Scratch what I said the other day. Delivering a Gazelle IDE as a web application was this great attempt-to-be-forward-thinking dream that I clung to for a while. But yesterday in the wake of the news that Qt is going LGPL I gave it another look. And I have to say, the debate is over, the Gazelle IDE will be a standalone, cross-platform application written using Qt.
Why? Because it’s the answer to all the problems I posed before (of which there were many):
- The Gazelle compiler (wrtten in Lua) can run right there in-process, because the IDE can link in the Lua interpreter.
- The Gazelle runtime (written in C) can be linked in and run right there in-process, and be way faster than a JavaScript implementation would have been.

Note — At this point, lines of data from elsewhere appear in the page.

Background: an optimization exercise with open tools, aiming at small area and a short achievable clock period. Do not read the settings as production practice. Only simulation tests tie the RTL to the original design; equivalence was not proved. No activity file was given, so power comes from the tool's default toggle rates.

==> job 6298 <==
// mul32_pipe
module mul32_pipe (
    input  logic               clk,
    input  logic               rst_n,
    input  logic [31:0]        a,
    input  logic [31:0]        b,
    input  logic               mode,    
    output logic [31:0]        hi,
    output logic [31:0]        lo
);
    logic [31:0] a_q;
    logic        sa_q;
    logic [15:0] one_q;    
    logic [15:0] two_q;    
    logic [15:0] neg_q;    
    logic        t16_q;    
    logic        sb;
    assign sb = mode & b[31];
    always_ff @(posedge clk)
    begin
        a_q   <= a;
        sa_q  <= mode & a[31];
        one_q[0] <= b[0] ^ 1'b0;
        two_q[0] <= (b[1] & ~b[0] & ~1'b0) | (~b[1] & b[0] & 1'b0);
        neg_q[0] <= b[1];
        one_q[1] <= b[2] ^ b[1];
        two_q[1] <= (b[3] & ~b[2] & ~b[1]) | (~b[3] & b[2] & b[1]);
        neg_q[1] <= b[3];
        one_q[2] <= b[4] ^ b[3];
        two_q[2] <= (b[5] & ~b[4] & ~b[3]) | (~b[5] & b[4] & b[3]);
        neg_q[2] <= b[5];
        one_q[3] <= b[6] ^ b[5];
        two_q[3] <= (b[7] & ~b[6] & ~b[5]) | (~b[7] & b[6] & b[5]);
        neg_q[3] <= b[7];
        one_q[4] <= b[8] ^ b[7];
        two_q[4] <= (b[9] & ~b[8] & ~b[7]) | (~b[9] & b[8] & b[7]);
  ...
clock: 7.0 ns
lec_check: 0
abc_area: 1
cap_margin: 20
core_margin: 2
core_utilization: 40
cts_cluster_diameter: 80
cts_cluster_size: 30
setup_slack_margin: 4.6
slew_margin: 20
synth_hierarchical: 1
run.sh (not shown) runs the stock make flow with config.mk's settings and CLKGATE_MAP_FILE= SYNTH_SCRIPT=/design/flow/synth_recipe.tcl, a recipe that flattens the netlist after the stock synthesis.
==> inputs of job 963, as changes to job 6298 <==
--- a/flow/config.mk
+++ b/flow/config.mk
@@ -9,7 +9,8 @@
 export CAP_MARGIN = 20
 export CORE_MARGIN = 2
-export CORE_UTILIZATION = 40
+export CORE_UTILIZATION = 55
 export CTS_CLUSTER_DIAMETER = 80
 export CTS_CLUSTER_SIZE = 30
+export PLACE_DENSITY = 0.7
 export SETUP_SLACK_MARGIN = 4.6
 export SLEW_MARGIN = 20
==> inputs of job 2790, as changes to job 6298 <==
--- a/flow/config.mk
+++ b/flow/config.mk
@@ -9,8 +9,9 @@
 export CAP_MARGIN = 20
 export CORE_MARGIN = 2
-export CORE_UTILIZATION = 40
+export CORE_UTILIZATION = 55
 export CTS_CLUSTER_DIAMETER = 80
 export CTS_CLUSTER_SIZE = 30
-export SETUP_SLACK_MARGIN = 4.6
+export PLACE_DENSITY = 0.7
+export SETUP_SLACK_MARGIN = 4.75
 export SLEW_MARGIN = 20
 export SYNTH_HIERARCHICAL = 1
==> results.toml <==
[global_route]
grtUsageMet3 = 0.1023
grtUsageTotal = 0.2825

[final_layout]
area_growth_pct = 12.42
multi_input_area_share = 0.4911
seq_area_frac = 0.3750

[run_status]
outcome = "timing/DRC/antenna clean"

[pwr]
switching_share = 0.3807
combPwrFrac = 0.478

[setup_path]
cp.depth = 4

[hold_path]
min_from = "p_q[5][43]$_DFF_P_"

[detailed_routing]
wl_per_cell_um = 23.98
route.met2.wl_mm = 47.95

[floorplan]
start_util = 0.5563

[timing]
tightest_slew_ns = 0.8150
[end of results for job 963]
==> results.toml <==
[synthesis]
netlist_area_um2 = 39770
synth-async-reset-ratio = 0
yosys.area_share.simple = 0.02920

[floorplan]
start_util = 0.5563
num_rows = 98

[pwr]
clkPwrFrac = 0.126
switching_share = 0.3897
combPwrFrac = 0.516

[final_layout]
multi_input_area_share = 0.5057
area_growth_pct = 27.02
seq_area_frac = 0.3333
drive_gt1_frac = 0.3416

[clock_network]
cts_made_buffers = 40

[detailed_routing]
wl_per_cell_um = 28.27
route.met2.wl_mm = 54.63

[global_route]
grtUsageTotal = 0.2956

[run_status]
outcome = "timing/DRC/antenna clean"

[timing]
hold-worst-slack_ns = 0.3281

[setup_path]
path_cells = "clkinvlp_4 > buf_12 > o22ai_1 > xor2_1 > fa_1 > fa_2"
r2r_setup_slack_ns = 4.23
[end of results for job 2790]
==> results.toml <==
[final_layout]
multi_input_area_share = 0.4863
largest_reg_flops = 320
area_growth_pct = 14.17
bufAreaShareNonClock = 0.05341
seq_area_frac = 0.3683

[hold_path]
min_from = "p_q[4][39]$_DFF_P_"

[global_route]
grtUsageTotal = 0.2100
grtUsageMet3 = 0.06668

[pwr]
powerDensity_nw_per_um2 = 465.7
switching_share = 0.3795
combPwrFrac = 0.480

[detailed_routing]
wl_per_cell_um = 22.68
route.met2.wl_mm = 49.00

[setup_path]
cp.depth = 4

[run_status]
outcome = "timing/DRC/antenna clean"

[placement]
pre_cts_ws_ns = 4.007

[floorplan]
start_util = 0.4041

[timing]
tightest_slew_ns = 0.9039

[clock_network]
htree_levels = 2
[end of results for job 6298]

========
==> run Y: inputs <==
Another version of the RTL of mul32_pipe (not shown whole).
clock: 7.0 ns
lec_check: 0
abc_area: 1
cap_margin: 20
core_margin: 2
core_utilization: 40
setup_slack_margin: 4.4
slew_margin: 20
==> run B (differences from run Y) <==
SETUP_SLACK_MARGIN = not set   (was 4.4)
==> run P (differences from run Y) <==
SETUP_SLACK_MARGIN = 4.7   (was 4.4)
==> reports/metrics.cfg <==
[final_layout]
nNetsFinal = 5597
seq_share_pct = 30.4
fin_area_sq_um = 58400
drive_above_1_share_pct = 23.7

[power]
cell_internal_pwr_mw = 15.9
comb-power_mw = 14.6
seq_cell_power_mw = 7.90

[placement]
hpwl_mm = 96.6
dp_slack_ps = 3820

[critical_path]
crit_cells = 11
endpoint = r2_l2[215]

[outcome]
status = timing/DRC/antenna clean

[timing]
timing.final.crit_share_pct = 40.8
fin_worst_skew_ps = 38.7

[detailed_routing]
detail_route.wirelength.met1_mm = 61.4

That was run P.
==> reports/metrics.cfg <==
[outcome]
status = timing/DRC/antenna clean

[final_layout]
drive_above_1_share_pct = 15.4
fin_area_sq_um = 54900
nNetsFinal = 5507

[power]
cell_internal_pwr_mw = 15.3
comb-power_mw = 13.7
seq_cell_power_mw = 7.91

[critical_path]
endpoint = r2_l2[161]
worstSetupStartpoint = a_q[16]
crit_cells = 8

[detailed_routing]
detail_route.wirelength.met1_mm = 58.6

[placement]
hpwl_mm = 97.5

[global_routing]
grt.overflow.total = 0

[timing]
fin_worst_skew_ps = 56.1

That was run Y.
==> reports/metrics.cfg <==
[outcome]
status = timing/DRC/antenna clean

[timing]
fin_worst_skew_ps = 34.8
timing.final.crit_share_pct = 51.4

[critical_path]
endpoint = r2_l2[179]

[placement]
dp_slack_ps = 3470
hpwl_mm = 98.1

[final_layout]
nNetsFinal = 5347
fin_area_sq_um = 51100
drive_above_1_share_pct = 7.57

[power]
seq_cell_power_mw = 7.84
cell_internal_pwr_mw = 15.0

That was run B.

========
==> harbor <==
mul32_pipe, a different RTL version from the one above (not shown whole).
export LEC_CHECK = 0
export ABC_AREA = 1
export CAP_MARGIN = 20
export CORE_MARGIN = 2
export CORE_UTILIZATION = 55
export CTS_CLUSTER_DIAMETER = 70
export CTS_CLUSTER_SIZE = 36
export PLACE_DENSITY = 0.7
export SETUP_SLACK_MARGIN = 4.6
export SLEW_MARGIN = 20
export SYNTH_HIERARCHICAL = 1
create_clock -name core_clock -period 7.0 [get_ports {clk}]
standard.sh (not shown) runs the stock make flow with config.mk's settings and CLKGATE_MAP_FILE= SYNTH_SCRIPT=/design/flow/synth_recipe.tcl, a recipe that flattens the netlist after the stock synthesis.
==> flow/flow/run.sh <==
#!/bin/bash
# Own flow: the standard layout (standard.sh, unchanged synthesis and
# steps), with the port buffers that placement inserts made plain buf_2
# cells instead of the delay-buffer cells buffer_ports picks by default.
# Repair still resizes them where timing needs it.
set -euo pipefail
cd "$(dirname "$0")/.."
export BUFFER_PORTS_ARGS="-buffer_cell sky130_fd_sc_hd__buf_2"
bash standard.sh finish > standard.log 2>&1
==> inputs of yarrow, as changes to harbor <==
Settings changed: CORE_UTILIZATION 55 to 50, CTS_CLUSTER_DIAMETER 70 to 80, CTS_CLUSTER_SIZE 36 to 30, PLACE_DENSITY 0.7 to 0.65.
==> inputs of garnet, as changes to harbor <==
Settings changed: CTS_CLUSTER_DIAMETER 70 to 80, CTS_CLUSTER_SIZE 36 to 30, SETUP_SLACK_MARGIN 4.6 to 4.55.
==> flow_summary.json <==
{
  "status": "finished clean",
  "p_leak_nw": 19.3,
  "min-delay-start": "p_q[5][59]$_DFF_P_",
  "preCtsSetupSlack_ps": 4030,
  "timing.hold.ws_ps": 325,
  "inv_count": 266,
  "totalWireLength_um": 105000,
  "drt-vias-per-instance": 5.87,
  "fmax_mhz": 401,
  "worstHoldEndpoint": "p_q[6][59]$_DFF_P_",
  "power_density_nw_per_um2": 473,
  "pg_clk_mw": 3.11,
  "crit_start": "p_q[8][53]$_SDFF_PN0_",
  "area_growth_pct": 9.40,
  "initial_core_util_pct": 55.5,
  "r2r_end": "r3_cs[63]$_DFF_P_",
  "utilization_pct": 60.7,
  "layout_common_cells": "732 x dfxtp_1, 536 x xor2_1, 512 x o22ai_1"
}
The numbers above come from garnet.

- Graphviz (written in C) can be linked in and run right there in-process.
It also answers several other problems I hadn’t even explicitly posed.
- Web applications don’t have access to the local filesystem. Desktop applications naturally do.
- Web applications are limited by the performance of JavaScript (a high-level, garbage-collected language). C++ applications have better performance (and I plan for the Gazelle IDE to have a lot of graphics going on).
- Qt has a really awesome support for, well, pretty much everything. Creating scene graphs that support hover, onClick, drag&drop, good drawing, animation, everything I was thinking about seems to be well-supported.
I’m still trying to be sure that Qt applications feel sufficiently “native” on Windows and Mac. But unless that’s a big disaster, Qt looks like the best path to my goals.
Afaik, Google Earth is a QT app. It doesn’t quite fit on the Mac, kinda like Java apps have slightly different widgets, but it may be good enough. I think Skype may also be using QT. Best.